Thank you for the BBC link to the Swiss experiment in prescription heroin. The addicts are still addicts, but they are less dangerous. And this social effect is very encouraging: "young people see heroin not as a glamorous rock star's drug, but as a sad, banal, old people's habit."

Marty said...

As long as we're making them wards of the state, we might as well just toss em in jail.

You want to put them on welfare and give them free dope? I say put em in a prison camp and make them work for their food.

Voluntary junkie of the state... what are you smoking Gruntled?

virginia said...

I had to mull over this for a couple days, because it just seems so counterintuitive, but I actually think this is one potentially good solution to the drug problem (and the subsequent problems that come with it - HIV/AIDS from needle sharing, etc).

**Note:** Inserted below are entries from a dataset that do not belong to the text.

File: src/rtl/tetris_board_render.sv
// Rotated Tetris playfield renderer: pixel_index -> RGB565 with frame snapshots, piece colour, border, line flash.
// Latency: fixed 2 cycles from pixel_index to oled_data, one pixel per cycle.
// Backpressure: none; the pipeline never stalls.
module tetris_board_render
    import tetris_board_render_pkg::*;
#(
    parameter int COLS         = 10,
    parameter int ROWS         = 20,
    parameter int CELL         = 4,
    parameter int SCR_W        = 96,
    parameter int SCR_H        = 64,
    parameter int X0           = 16,
    parameter int Y0           = 24,
    parameter int FLASH_FRAMES = 6,
    parameter int FLASH_PERIOD = 1
) (
    input  logic                 clk,
    input  logic                 rst_n,
    input  logic [12:0]          pixel_index,
    input  logic                 frame_begin,
    input  logic [COLS*ROWS-1:0] board,
    input  logic [COLS*ROWS-1:0] piece_mask,
    input  logic [ROWS-1:0]      clear_rows,
    input  logic                 flash_start,
    output logic [15:0]          oled_data,
    output logic                 flash_busy,
    output logic                 flash_done
);

    localparam int LOG2C = clog2(CELL);
    localparam int RW    = clog2(ROWS);
    localparam int CW    = clog2(COLS);
    localparam int IW    = clog2(COLS * ROWS);
    localparam int NPIX  = SCR_W * SCR_H;

    if ((CELL < 1) || ((CELL & (CELL - 1)) != 0)) begin : g_cell_check
        $error("tetris_board_render: CELL must be a power of two");
    end

    logic [COLS*ROWS-1:0] board_snap;
    logic [COLS*ROWS-1:0] piece_snap;
    logic                 flash_phase;
    logic [ROWS-1:0]      flash_rows;

    tetris_flash_ctrl #(
        .ROWS         (ROWS),
        .FLASH_FRAMES (FLASH_FRAMES),
        .FLASH_PERIOD (FLASH_PERIOD)
    ) u_flash_ctrl (
        .clk         (clk),
        .rst_n       (rst_n),
        .frame_begin (frame_begin),
        .flash_start (flash_start),
        .clear_rows  (clear_rows),
        .flash_busy  (flash_busy),
        .flash_done  (flash_done),
        .flash_phase (flash_phase),
        .flash_rows  (flash_rows)
    );

    logic [12:0]   px_x, px_y, fx, fy;
    logic          px_valid, in_field_c, on_border_c;
    logic [RW-1:0] row_c;
    logic [CW-1:0] col_c;

    // Board rows run along screen x (row ROWS-1 at X0), columns along screen y.
    always_comb begin
        px_valid    = pixel_index < 13'(NPIX);
        px_x        = pixel_index % 13'(SCR_W);
        px_y        = pixel_index / 13'(SCR_W);
        fx          = px_x - 13'(X0);
        fy          = px_y - 13'(Y0);
        in_field_c  = px_valid
                   && (px_x >= 13'(X0)) && (px_x < 13'(X0 + ROWS * CELL))
                   && (px_y >= 13'(Y0)) && (px_y < 13'(Y0 + COLS * CELL));
        on_border_c = px_valid
                   && (((px_x == 13'(X0 - 1)) && (px_y >= 13'(Y0 - 1)) && (px_y <= 13'(Y0 + COLS * CELL)))
                    || ((px_y == 13'(Y0 - 1)) && (px_x >= 13'(X0 - 1)) && (px_x <= 13'(X0 + ROWS * CELL))));
        row_c       = '0;
        col_c       = '0;
        if (in_field_c) begin
            row_c = RW'(13'(ROWS - 1) - (fx >> LOG2C));
            col_c = CW'(13'(COLS - 1) - (fy >> LOG2C));
        end
    end

    logic          in_field_q, on_border_q;
    logic [RW-1:0] row_q;
    logic [CW-1:0] col_q;
    logic [IW-1:0] cell_idx;
    logic          piece_hit, board_hit, row_flash;
    logic [15:0]   pix_colour;

    always_comb begin
        cell_idx  = IW'(row_q) * IW'(COLS) + IW'(col_q);
        piece_hit = in_field_q & piece_snap[cell_idx];
        board_hit = in_field_q & board_snap[cell_idx];
        row_flash = in_field_q & flash_phase & flash_rows[row_q];
        if (piece_hit) begin
            pix_colour = CYAN;
        end else if (board_hit) begin
            pix_colour = row_flash ? BLACK : WHITE;
        end else if (row_flash) begin
            pix_colour = WHITE;
        end else if (on_border_q) begin
            pix_colour = GREY;
        end else begin
            pix_colour = BLACK;
        end
    end

    always_ff @(posedge clk) begin
        if (!rst_n) begin
            board_snap  <= '0;
            piece_snap  <= '0;
            in_field_q  <= 1'b0;
            on_border_q <= 1'b0;
            row_q       <= '0;
            col_q       <= '0;
            oled_data   <= BLACK;
        end else begin
            if (frame_begin) begin
                board_snap <= board;
                piece_snap <= piece_mask;
            end
            in_field_q  <= in_field_c;
            on_border_q <= on_border_c;
            row_q       <= row_c;
            col_q       <= col_c;
            oled_data   <= pix_colour;
        end
    end

endmodule

File: config.mk
export PLATFORM = sky130hd
export DESIGN_NAME = tetris_board_render
export DESIGN_NICKNAME = d
export VERILOG_FILES = /design/src/rtl/tetris_board_render_pkg.sv /design/src/rtl/tetris_flash_ctrl.sv /design/src/rtl/tetris_board_render.sv
export SDC_FILE = /design/constraint.sdc
export NUM_CORES = 1
export LEC_CHECK = 0
export CAP_MARGIN = 40
export CORE_MARGIN = 2
export CORE_UTILIZATION = 46
export CTS_CLUSTER_DIAMETER = 50
export DETAILED_ROUTE_END_ITERATION = 8
export HOLD_SLACK_MARGIN = 0.06
export PLACE_DENSITY = 0.83
export SLEW_MARGIN = 20
export SYNTH_ARGS = -nofsm -noshare
export SYNTH_HDL_FRONTEND = slang
export SYNTH_HIERARCHICAL = 1
export SYNTH_SLANG_ARGS = --single-unit
File: constraint.sdc
create_clock -name clk -period 3.8 [get_ports clk]
set_input_delay 1.14 -clock clk [delete_from_list [all_inputs] [get_ports clk]]
set_output_delay 1.14 -clock clk [all_outputs]
set_load 0.01 [all_outputs]
### src/rtl/pc_redirect_control.sv
// PC redirect controller: chooses the next PC (sequential, branch target or
// a held target), drives IF/ID and ID/EX enables/flushes, and parks a taken
// branch in HOLD while instruction memory is not ready to accept it.
module pc_redirect_control #(
  parameter int CNT_W = 16
) (
  input  logic clk,
  input  logic rst_n,
  pc_redirect_control_if.slave bus
);

  typedef enum logic {
    RUN  = 1'b0,
    HOLD = 1'b1
  } state_t;

  state_t           state;
  state_t           state_next;
  logic [31:0]      held_target;
  logic [CNT_W-1:0] redirect_count;
  logic             proto_err;

  logic             pc_write;
  logic [31:0]      pc_out;
  logic             ifid_write;
  logic             ifid_flush;
  logic             idex_flush;
  logic             capture;   // latch branch_target into held_target
  logic             commit;    // a redirect reached the PC this cycle
  logic             err_set;   // branch arrived while already holding

  // State register; reset always returns to RUN so a held redirect is dropped.
  always_ff @(posedge clk or negedge rst_n) begin
    if (!rst_n) begin
      state <= RUN;
    end else begin
      state <= state_next;
    end
  end

  // Held target, saturating redirect counter and sticky protocol error.
  always_ff @(posedge clk or negedge rst_n) begin
    if (!rst_n) begin
      held_target    <= 32'd0;
      redirect_count <= '0;
      proto_err      <= 1'b0;
    end else begin
      if (capture) begin
        held_target <= bus.branch_target;
      end
      if (commit && (redirect_count != {CNT_W{1'b1}})) begin
        redirect_count <= redirect_count + {{(CNT_W-1){1'b0}}, 1'b1};
      end
      if (err_set) begin
        proto_err <= 1'b1;
      end
    end
  end

  // Next state and zero-latency pipeline controls; all quiet while in reset.
  always_comb begin
    state_next = state;
    pc_write   = 1'b0;
    pc_out     = 32'd0;
    ifid_write = 1'b0;
    ifid_flush = 1'b0;
    idex_flush = 1'b0;
    capture    = 1'b0;
    commit     = 1'b0;
    err_set    = 1'b0;
    if (rst_n) begin
      case (state)
        RUN: begin
          if (bus.branch_valid) begin
            // Taken branch squashes both younger stages, including a stalled
            // ID instruction; IF/ID loads the NOP.
            ifid_write = 1'b1;
            ifid_flush = 1'b1;
            idex_flush = 1'b1;
            if (bus.fetch_ready) begin
              pc_write = 1'b1;
              pc_out   = bus.branch_target;
              commit   = 1'b1;
            end else begin
              capture    = 1'b1;
              state_next = HOLD;
            end
          end else if (bus.hazard_stall) begin
            // Load-use bubble: freeze PC and IF/ID, inject NOP into ID/EX.
            idex_flush = 1'b1;
          end else if (bus.fetch_ready) begin
            pc_write   = 1'b1;
            pc_out     = bus.pc_plus4;
            ifid_write = 1'b1;
          end else begin
            // Fetch not accepted: nothing valid arrives, so load a NOP.
            ifid_write = 1'b1;
            ifid_flush = 1'b1;
          end
        end
        HOLD: begin
          // Keep squashing until the held target is accepted by fetch.
          ifid_write = 1'b1;
          ifid_flush = 1'b1;
          idex_flush = 1'b1;
          err_set    = bus.branch_valid;
          if (bus.fetch_ready) begin
            pc_write   = 1'b1;
            pc_out     = held_target;
            commit     = 1'b1;
            state_next = RUN;
          end
        end
        default: state_next = RUN;
      endcase
    end
  end

  assign bus.pc_write         = pc_write;
  assign bus.pc_out           = pc_out;
  assign bus.ifid_write       = ifid_write;
  assign bus.ifid_flush       = ifid_flush;
  assign bus.idex_flush       = idex_flush;
  assign bus.redirect_pending = (state == HOLD) && rst_n;
  assign bus.redirect_count   = redirect_count;
  assign bus.proto_err        = proto_err;

endmodule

My complaint about government policies is normally that they attempt to legislate one person's view of moral behavior instead of taking a practical, rational approach to whatever issue is on the table (abstinence-only sex education is a good example of this, for me). What you propose, however, is extremely rational. As the BBC link notes, when you take away the dark, dangerous, verboten aspects of drug use and make them a pitiful welfare program, they will become much less appealing to many people looking for a rebellious outlet.